> **Task directions**: Check each line of the records below for the word "signal" and copy those where it appears.
┌─ Information
**src/rtl/tern_pkg.sv**
```systemverilog
package tern_pkg;
    localparam int CODE_W = 8;
    localparam int SEL_W  = $clog2(CODE_W);

    typedef logic [CODE_W-1:0] func_code_t;

    typedef enum logic {
        OUT_EMPTY = 1'b0,
        OUT_FULL  = 1'b1
    } out_state_e;
endpackage

```
**src/rtl/tern_bit_sel.sv**
```systemverilog
module tern_bit_sel
    import tern_pkg::*;
(
    input  func_code_t code,
    input  logic       bit_a,
    input  logic       bit_b,
    input  logic       bit_c,
    output logic       bit_y
);
    logic [SEL_W-1:0] sel;

    always_comb begin
        sel   = {bit_a, bit_b, bit_c};
        bit_y = code[sel];
    end
endmodule

```
**src/rtl/tern_lane_array.sv**
```systemverilog
module tern_lane_array
    import tern_pkg::*;
#(
    parameter int WIDTH = 32
) (
    input  func_code_t       code,
    input  logic [WIDTH-1:0] vec_a,
    input  logic [WIDTH-1:0] vec_b,
    input  logic [WIDTH-1:0] vec_c,
    output logic [WIDTH-1:0] vec_y
);
    for (genvar i = 0; i < WIDTH; i++) begin : g_lane
        tern_bit_sel u_sel (
            .code  (code),
            .bit_a (vec_a[i]),
            .bit_b (vec_b[i]),
            .bit_c (vec_c[i]),
            .bit_y (vec_y[i])
        );
    end
endmodule

```
**src/rtl/tern_out_stage.sv**
```systemverilog
module tern_out_stage
    import tern_pkg::*;
#(
    parameter int WIDTH = 32
) (
    input  logic             clk,
    input  logic             rst,
    input  logic             load,
    input  logic [WIDTH-1:0] lane_bits,
    output logic             valid_q,
    output logic [WIDTH-1:0] result_q
);
    out_state_e state_q, state_d;

    // Next-state selection
    always_comb begin
        state_d = state_q;
        unique case (state_q)
            OUT_EMPTY: state_d = load ? OUT_FULL : OUT_EMPTY;
            OUT_FULL:  state_d = load ? OUT_FULL : OUT_EMPTY;
            default:   state_d = OUT_EMPTY;
        endcase
    end

    // State register
    always_ff @(posedge clk) begin
        if (rst) state_q <= OUT_EMPTY;
        else     state_q <= state_d;
    end

    // Result register
    always_ff @(posedge clk) begin
        if (rst)       result_q <= '0;
        else if (load) result_q <= lane_bits;
    end

    assign valid_q = (state_q == OUT_FULL);

    // reset empties the stage
    p_reset_clear_r1: assert property (@(posedge clk)
        rst |=> (!valid_q && result_q == '0));

    // valid follows the strobe by one edge
    p_valid_follow_r3: assert property (@(posedge clk) disable iff (rst)
        load |=> valid_q);
    p_valid_drop_r3: assert property (@(posedge clk) disable iff (rst)
        !load |=> !valid_q);

    // captured value is the lane output of the previous cycle
    p_capture_r2: assert property (@(posedge clk) disable iff (rst)
        load |=> result_q == $past(lane_bits));

    // no strobe, no change
    p_hold_r4: assert property (@(posedge clk) disable iff (rst)
        !load |=> $stable(result_q));
endmodule

```
**src/rtl/bitwise_tern_unit.sv**
```systemverilog
module bitwise_tern_unit
    import tern_pkg::*;
#(
    parameter int WIDTH = 32
) (
    input  logic             clk,
    input  logic             rst,
    input  logic             in_valid,
    input  logic [WIDTH-1:0] op_a,
    input  logic [WIDTH-1:0] op_b,
    input  logic [WIDTH-1:0] op_c,
    input  logic [7:0]       func_code,
    output logic             out_valid,
    output logic [WIDTH-1:0] out_result
);
    logic [WIDTH-1:0] lane_bits;

    tern_lane_array #(.WIDTH(WIDTH)) u_lanes (
        .code  (func_code),
        .vec_a (op_a),
        .vec_b (op_b),
        .vec_c (op_c),
        .vec_y (lane_bits)
    );

    tern_out_stage #(.WIDTH(WIDTH)) u_stage (
        .clk       (clk),
        .rst       (rst),
        .load      (in_valid),
        .lane_bits (lane_bits),
        .valid_q   (out_valid),
        .result_q  (out_result)
    );

    // the 0xB0 code behaves as a & (~b | c)
    p_code_b0_r5: assert property (@(posedge clk) disable iff (rst)
        (in_valid && func_code == 8'hB0) |=>
            out_result == ($past(op_a) & (~$past(op_b) | $past(op_c))));

    // identity codes pass one operand through
    p_ident_a_r6: assert property (@(posedge clk) disable iff (rst)
        (in_valid && func_code == 8'hF0) |=> out_result == $past(op_a));
    p_ident_b_r6: assert property (@(posedge clk) disable iff (rst)
        (in_valid && func_code == 8'hCC) |=> out_result == $past(op_b));
    p_ident_c_r6: assert property (@(posedge clk) disable iff (rst)
        (in_valid && func_code == 8'hAA) |=> out_result == $past(op_c));

    // constant codes
    p_const_zero_r7: assert property (@(posedge clk) disable iff (rst)
        (in_valid && func_code == 8'h00) |=> out_result == '0);
    p_const_one_r7: assert property (@(posedge clk) disable iff (rst)
        (in_valid && func_code == 8'hFF) |=> out_result == '1);
endmodule

```
**config.mk**
```make
export PLATFORM = sky130hd
export DESIGN_NAME = bitwise_tern_unit
export DESIGN_NICKNAME = d
export VERILOG_FILES = /design/src/rtl/tern_pkg.sv /design/src/rtl/tern_bit_sel.sv /design/src/rtl/tern_lane_array.sv /design/src/rtl/tern_out_stage.sv /design/src/rtl/bitwise_tern_unit.sv
export SDC_FILE = /design/constraint.sdc
export NUM_CORES = 1
export LEC_CHECK = 0
export BUFFER_PORTS_ARGS = -buffer_cell sky130_fd_sc_hd__buf_2
export CAP_MARGIN = 30
export CORE_ASPECT_RATIO = 1.4
export CORE_MARGIN = 2
export CORE_UTILIZATION = 53
export DETAILED_ROUTE_END_ITERATION = 12
export HOLD_SLACK_MARGIN = 0.15
export PLACE_DENSITY = 0.86
export SYNTH_ARGS = -nofsm -noshare
export SYNTH_HDL_FRONTEND = slang
export SYNTH_SLANG_ARGS = --single-unit
export TNS_END_PERCENT = 100
```
**constraint.sdc**
```tcl
create_clock -name clk -period 1.9 [get_ports clk]
set_input_delay 0.095 -clock clk [delete_from_list [all_inputs] [get_ports clk]]
set_output_delay 0.095 -clock clk [all_outputs]
set_load 0.02 [all_outputs]
```
* After elaboration in Yosys (flattened, before gate mapping)
Index checks and enable logic that the tools add are counted.
Storage, ports and cells: register bits 33
Operators by class: magnitude comparators 32, muxes and demuxes 65
Operators by type and width (count):
- 3-bit by 4-bit < comparator with 1-bit output, second input constant | 32
- 1-bit binary-select mux with 3-bit select | 32
- 1-bit 2-to-1 mux | 33

* Longest topological paths before layout
Gate-level depths: netlist (run 1).
word-level depth 2, depth in mapped cells 4, depth with buffers taken out 3

* Cells and area by module
A second synthesis (run 1) with hierarchy kept.
Second synthesis, totals: cell total of the unflattened synthesis 202, area, all modules 3244.4 µm²
Modules (own cells, without submodules):
- tern_bit_sel | instances 32, cells each 3, area an instance 63.8 µm², sequential area each 0.0 µm²
- tern_out_stage | instances 1, cells each 106, area an instance 1202.4 µm², sequential area each 660.6 µm²

* Worst setup path before layout (run 1)
OpenSTA, ideal clock, no wires.
kind input-to-reg, start input op_c[0], end register u_stage.result_q[0], arrival 1005 ps, slack 816 ps, stages 4, buffers on the path 1, path through buf_2 -> mux2i_1 -> mux4_2 -> a211oi_2
Between the ends: longest elaborated chain between the ends 2
Ends and longest elaborated chain:
- from (decl) | line bitwise_tern_unit.sv:11 | input logic [WIDTH-1:0] op_c,
- 1-bit binary-select mux with 3-bit select | line tern_bit_sel.sv:14 | bit_y = code[sel];
- 1-bit 2-to-1 mux (not written as such) | line tern_bit_sel.sv:14
- to (signal assigned) | line tern_out_stage.sv:34 | else if (load) result_q <= lane_bits;
- to (decl) | line tern_out_stage.sv:11 | output logic [WIDTH-1:0] result_q
No other way between the ends. The select of a mux whose other input is x is not followed. A chain may end at the register's enable or synchronous reset.

* Final worst setup path (run 1)
start input func_code[1], end register u_stage.result_q[4]
Between the ends: longest elaborated chain between the ends 2
Ends and longest elaborated chain:
- from (decl) | line bitwise_tern_unit.sv:12 | input logic [7:0] func_code,
- 1-bit binary-select mux with 3-bit select | line tern_bit_sel.sv:14
- 1-bit 2-to-1 mux (not written as such) | line tern_bit_sel.sv:14
No other way between the ends. The select of a mux whose other input is x is not followed.

==> impl_metrics.csv, run 1 <==
group,metric,value,unit
synthesis,seq_area_frac_synth,18.1,%
clocking,ctsLongestPathBuffers,2,
setup_path,r2r_start,"u_stage.result_q[10]",
routing,drc,0,
routing,initialDrtViolationCount,165,
grt,gr-total-overflow,0,
synthesis,syn-instance-count,325,
setup_path,endpoint_kind,"register",
cells_and_area,final_cell_count_no_fill,508,
setup_path,worst_r2r_endpoint,"u_stage.result_q[10]",
setup_path,path_class,"input port to register",
power_and_ir_drop,power.internal,1.64,mW
setup_path,cp.arrival,1.59,ns
power_and_ir_drop,sw_frac_of_total,32.1,%
clocking,post_cts_buffers,0,
min_path,whs_endpoint,"u_stage.result_q[19]",
synthesis,yosysTopAreaCell,"mux2i_1",
cells_and_area,final_area,4290,um2
sta,hold_violations,0,
cells_and_area,n_antenna_cell,0,
placement,hpwl,6750,um
clocking,htree_levels,2,
sta,post-route-period-util,72.6,%
synthesis,synthTopCellsByArea,"mux2i_1, mux4_2, dfxtp_1, a211oi_2, buf_4",
power_and_ir_drop,power_frac_comb,38.6,%
grt,antenna_found_initial,0,
synthesis,synth_cell_types,12,
synthesis,syn_nets,432,
synthesis,syn_area,3650,um2
clocking,cts_tree,"built",
cells_and_area,drive_gt1_share,53.1,%
setup_path,crit_chain,"buf_2 > mux2i_1 > mux4_2 > a211oi_2",
sta,fin_setup_tns,0,ns
clocking,holdBufCountCts,0,
routing,viasPerCell,6.09,
setup_path,critPathMaxStageDelay,0.54,ns
min_path,min_path_cells,3,
routing,final_antenna_net_count,0,
cells_and_area,area_growth,17.4,%
cells_and_area,layout.nets,522,
floorplan,die_w,74.1,um
setup_path,r2r_cells,2,
run_status,status,"complete, no violations",
sta,slew_violations,0,
sta,max-slew-margin-rel,53.2,%
synthesis,synth_commonest_cells,"mux2i_1, dfxtp_1",
synthesis,synth_edf_count,0,
sta,setup_ws,0.520,ns
sta,clock_skew,0,ns
routing,drtPass1Iterations,5,
clocking,numCtsBuffers,5,
routing,dr_total_vias,3093,
routing,routedWlPerCell,19.4,um
placement,place_area,4170,um2
clocking,clk-insertion-delay-late,0.28,ns
power_and_ir_drop,netSwitchingPower,0.774,mW
synthesis,synth_seq_cells,33,
clocking,postCtsResizedCells,0,
floorplan,start_util,55.2,%
job,cap_viol_max_count,0,
floorplan,die_area,7580,um2
setup_path,cp.required,2.11,ns
sta,setup_viol,0,
synthesis,synthArstFlopShare,0,%
synthesis,synth.yosys.warnings,0,
sta,rsz0062_at_grt,"false",
setup_path,cp-start-kind,"input port",
floorplan,row_count,35,
synthesis,avgSynthCellArea,11.2,um2
power_and_ir_drop,p_leak,2.08,nW
power_and_ir_drop,p_clk_share,29.0,%
grt,grt_pass1_vias,3202,
sta,tightest_slew,0.703,ns
power_and_ir_drop,powerDensity,562,nW/um2
power_and_ir_drop,pwr-share-seq,32.4,%
clocking,path_clk_slew,0.08,ns
clocking,cts.sinks,33,
clocking,root_buffer,"clkbuf_8",
cells_and_area,fillerInstances,524,
floorplan,die_h,102,um
synthesis,synth_flop_cell,"dfxtp_1",
power_and_ir_drop,p_total,2.41,mW
power_and_ir_drop,peakVddDrop,0.482,mV
sta,period_needed,1.38,ns
placement,gp_congestion,0.811,
placement,port_buffers,139,
min_path,hold_path_startpoint,"op_a[19]",
setup_path,crit_fanout,32,
floorplan,ios,140,
synthesis,yosysMostFrequentCell,"mux2i_1",
placement,place_ws,0.280,ns
routing,routed_wl,9880,um
setup_path,critPathSlowestCell,"buf_2",
setup_path,r2r_slack,1.20,ns
min_path,hold_class,"input port to register",
grt,grt_first_pass_wirelength,15200,um
synthesis,synth.top_cell.area_share,35.1,%
grt,grt_max_degree,34,
floorplan,core,6610,um2
grt,grt_usage,25.9,%
sta,fmax,724,MHz
placement,dp.cells,500,
## registers in the layout (all words and copies together) (netlist names)
signal            count
u_stage.valid_q       1
u_stage.result_q     32
## power by group through the flow
stage          combinational, mW  clock (mW)  sequential [mW]
3_5_place_dp               0.927           0            0.796
4_1_cts                    0.930       0.720            0.781
6_report                   0.930       0.699            0.782
5_1_grt                    0.996       0.740            0.787
3_3_place_gp               0.895           0            0.796
2_1_floorplan              0.613           0            0.866
## how the worst max path moves through the flow
| stage | startpoint | to | slack (ns) | depth (start not counted) |
|---|---|---|---|---|
| 2_1_floorplan | op_c[0] | u_stage.result_q[0] | 0.82 | 4 |
| 3_3_place_gp | func_code[1] | u_stage.result_q[24] | 0.34 | 4 |
| 3_5_place_dp | func_code[1] | u_stage.result_q[4] | 0.28 | 4 |
| 4_1_cts | func_code[1] | u_stage.result_q[4] | 0.58 | 4 |
| 5_1_grt | func_code[1] | u_stage.result_q[4] | 0.49 | 4 |
| 6_report | func_code[1] | u_stage.result_q[4] | 0.52 | 4 |
## layout make-up
type                            count  area (um2)  share of cell area (%)
Multi-Input combinational cell    225        2530                    59.0
Timing Repair Buffer              150         866                    20.2
Sequential cell                    33         661                    15.4
Tap cell                           92         115                    2.69
Clock buffer                        7        86.3                    2.01
Clock inverter                      1        30.0                   0.701
## cells by family after synthesis
kind of cell	synth area share [%]
flops	18.1
compound gates	11.0
mux	54.9
simple gates	3.46
buf+inv	12.6
## per-stage QoR
step / hold WS [ns] / util (%)
5_1_grt: 0.176 / 64.8
6_report: 0.174 / 64.8
2_1_floorplan: 0.371 / -
4_1_cts: 0.167 / 64.8
3_5_place_dp: 0.471 / 63.1
3_3_place_gp: 0.467 / 63.1
## cell usage in the layout (no fill, tap or decap), drive strengths merged
cell / n
a211oi: 32
buf: 150
bufinv: 1
clkbuf: 7
dfxtp: 33
mux2i: 128
mux4: 32
nor2: 32
nor2b: 1
## per-layer routing
layer | vias to the layer above | track usage (%) | wire, um
li1 | 1384 | - | -
met2 | 140 | 46.3 | 5170
met1 | 1547 | 31.2 | 3980
met5 | - | 0 | 0
met4 | 0 | 10.3 | 225
met3 | 22 | 2.76 | 509
## critical path, delay by kind of cell
family	cells	cell delay, ns
buffers and inverters	1	0.54
AOI/OAI and AO/OA	1	0.21
muxes	2	0.73
No activity file was read; power rests on OpenSTA's default activity.
==> run 2, diff against run 1 <==
Settings changed: ABC_AREA set to 1, CORE_UTILIZATION 53 to 51, PLACE_DENSITY 0.86 to 0.82.
Clock period 1.9 ns to 1.3 ns, I/O delays scaled along.
==> run 2 against run 1 <==
  * Cell count rose by 90%
  * Count of clock-buffer cells in the layout did not move
  * Sequential cell count stayed put
  * Critical endpoint is now u_stage.result_q[12]
  * Critical path depth grew 2
  * Global-route usage is 5.9 points higher
  * Combinational power up 62%
  * Clock power increased by 57%
  * Die area grew 8.6%
  * Largest power group unchanged
  * Critical path type unchanged
  * Non-clock buffer count is 33 higher
  * Area after synthesis up 4.9%
  * Via count increased by 72%
  * Clock skew unchanged
==> impl_metrics.csv, run 2 <==
group,metric,value,unit
run_status,status,"complete, no violations",
sta,post-route-period-util,88.4,%
sta,hold_violations,0,
floorplan,die_area,8230,um2
sta,max-slew-margin-rel,76.5,%
floorplan,die_h,107,um
setup_path,endpoint_kind,"register",
setup_path,cp-start-kind,"input port",
min_path,hold_class,"input port to register",
grt,grt_max_degree,66,
clocking,holdBufCountCts,33,
cells_and_area,mostFrequentLayoutCells,"nand2_1, nand3_1, buf_2",
synthesis,syn_area,3830,um2
synthesis,avgSynthCellArea,5.39,um2
cells_and_area,n_antenna_cell,0,
placement,hpwl,8530,um
setup_path,critPathMaxStageDelay,0.53,ns
clocking,post_cts_buffers,0,
setup_path,critPathSlowestCell,"dlygate4sd3_1",
synthesis,syn_nets,817,
cells_and_area,regMostFlops,"u_stage.result_q",
floorplan,start_util,52.4,%
clocking,path_clk_slew,0.08,ns
synthesis,synth.top_cell.area_share,28.0,%
cells_and_area,drive_gt1_share,22.4,%
setup_path,crit_chain,"dlygate4sd3_1 > buf_2 > inv_2 > buf_12 > o21ai_0 > a21oi_1",
job,cap_viol_max_count,0,
grt,grt_pass1_vias,5111,
grt,gr-total-overflow,0,
setup_path,cp.arrival,1.39,ns
synthesis,synthTopCellsByArea,"nand2_1, nand3_1, dfxtp_1, inv_1, buf_6",
sta,fin_setup_tns,0,ns
cells_and_area,fin_util,67.9,%
cells_and_area,fillerInstances,681,
setup_path,cp.required,1.54,ns
sta,rsz0062_at_grt,"false",
synthesis,synth_seq_cells,33,
cells_and_area,layout_commonest_cell,"nand2_1",
floorplan,die_w,77.2,um
setup_path,crit_fanout,22,
power_and_ir_drop,p_leak,2.83,nW
synthesis,synth.yosys.warnings,0,
synthesis,yosysTopAreaCell,"nand2_1",
floorplan,ios,140,
cells_and_area,area_growth,29.7,%
sta,slew_violations,0,
synthesis,synth_edf_count,0,
routing,drc,0,
sta,period_needed,1.15,ns
power_and_ir_drop,powerDensity,754,nW/um2
routing,final_antenna_net_count,0,
routing,dr_total_vias,5317,
clocking,ctsLongestPathBuffers,2,
synthesis,syn-instance-count,710,
synthesis,synth_cell_types,17,
clocking,htree_levels,2,
sta,tightest_slew,0.352,ns
synthesis,seq_area_frac_synth,17.2,%
grt,antenna_found_initial,0,
setup_path,path_class,"input port to register",
routing,initialDrtViolationCount,452,
routing,viasPerCell,5.52,
cells_and_area,final_area,4970,um2
clocking,postCtsResizedCells,0,
cells_and_area,largest_reg_flops,32,
routing,routedWlPerCell,13.7,um
clocking,root_buffer,"clkbuf_8",
synthesis,synth_commonest_cells,"nand2_1, nand3_1, inv_1, dfxtp_1, a21oi_2",
grt,grt_usage,31.8,%
sta,fmax,870,MHz
power_and_ir_drop,p_total,3.75,mW
clocking,cts.sinks,33,
placement,gp_congestion,0.856,
floorplan,row_count,37,
synthesis,synth_flop_cell,"dfxtp_1",
setup_path,r2r_cells,2,
grt,grt_first_pass_wirelength,21500,um
placement,port_buffers,139,
synthesis,yosysMostFrequentCell,"nand2_1",
sta,clock_skew,0,ns
floorplan,core,7310,um2
clocking,numCtsBuffers,5,
clocking,cts_tree,"built",
sta,setup_viol,0,
min_path,min_path_cells,5,
clocking,clk-insertion-delay-late,0.30,ns
routing,drtPass1Iterations,5,
routing,routed_wl,13200,um
synthesis,synthArstFlopShare,0,%
placement,place_area,4520,um2
cells_and_area,layout.nets,973,
power_and_ir_drop,peakVddDrop,0.489,mV
## run 2: changes by cell type in the layout (fill, tap and decap cells not counted), moves of 24 or more
cell	before	now
a211oi_2	32	0
dlygate4sd3_1	0	33
mux4_2	32	0
mux2i_1	128	0
a21oi_2	0	24
nand2_1	0	286
nor2_1	32	1
nand3_1	0	184
inv_1	0	87
## run 2: power breakdown
part | switching, mW | leakage (nW) | internal, mW
logic | 0.902 | 2.50 | 0.604
registers | 0.0430 | 0.275 | 1.09
clock network | 0.477 | 0.0585 | 0.627
total | 1.42 | 2.83 | 2.33
## run 2: cells by family (layout without fill, tap and decap cells)
logic type	count (synthesis)	after routing	share of synthesized area [%]
AO/OA/AOI/OAI	64	64	10.7
AND/OR/NAND/NOR	481	481	54.1
flip-flops	33	33	17.2
buffers and inverters	132	289	18.0
## run 2: final timing paths
kind	start	end	slack, ns
min reg2reg	u_stage.result_q[29]	u_stage.result_q[29]	0.50
max reg2reg	u_stage.result_q[15]	u_stage.result_q[15]	0.58
max	rst	u_stage.result_q[12]	0.15
min	op_b[19]	u_stage.result_q[19]	0.16
## run 2: through the flow
stage / cells / setup WS [ns] / hold WS, ns
6_report: 964 / 0.151 / 0.156
4_1_cts: 964 / 0.182 / 0.150
3_3_place_gp: 923 / 0.337 / 0.254
2_1_floorplan: 710 / 0.591 / 0.137
5_1_grt: 964 / 0.0615 / 0.181
3_5_place_dp: 923 / 0.314 / 0.254
## run 2: layout make-up
class / count / area (um2) / share of cell area, %
timing repair buffer: 183 / 1220 / 24.6
clock inverter: 1 / 30.0 / 0.604
multi-input combinational: 545 / 2480 / 49.9
sequential: 33 / 661 / 13.3
inverter: 98 / 368 / 7.40
clock buffer: 7 / 86.3 / 1.74
tap: 97 / 121 / 2.44
## run 2: critical path, delay by kind of cell
| family | cells | cell delay, ns |
|---|---|---|
| AOI/OAI and AO/OA | 2 | 0.26 |
| buffers and inverters | 4 | 1.05 |
## run 2: layer usage
metal	share of wire, %	global-route usage, %	vias to the layer above
li1	-	-	2575
met1	37	34.0	2357
met2	50	57.1	326
met3	9.5	6.71	59
met4	3.5	18.1	0
met5	0	0	-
└─
> **Exercise result**:
- to (signal assigned) | line tern_out_stage.sv:34 | else if (load) result_q <= lane_bits;
signal            count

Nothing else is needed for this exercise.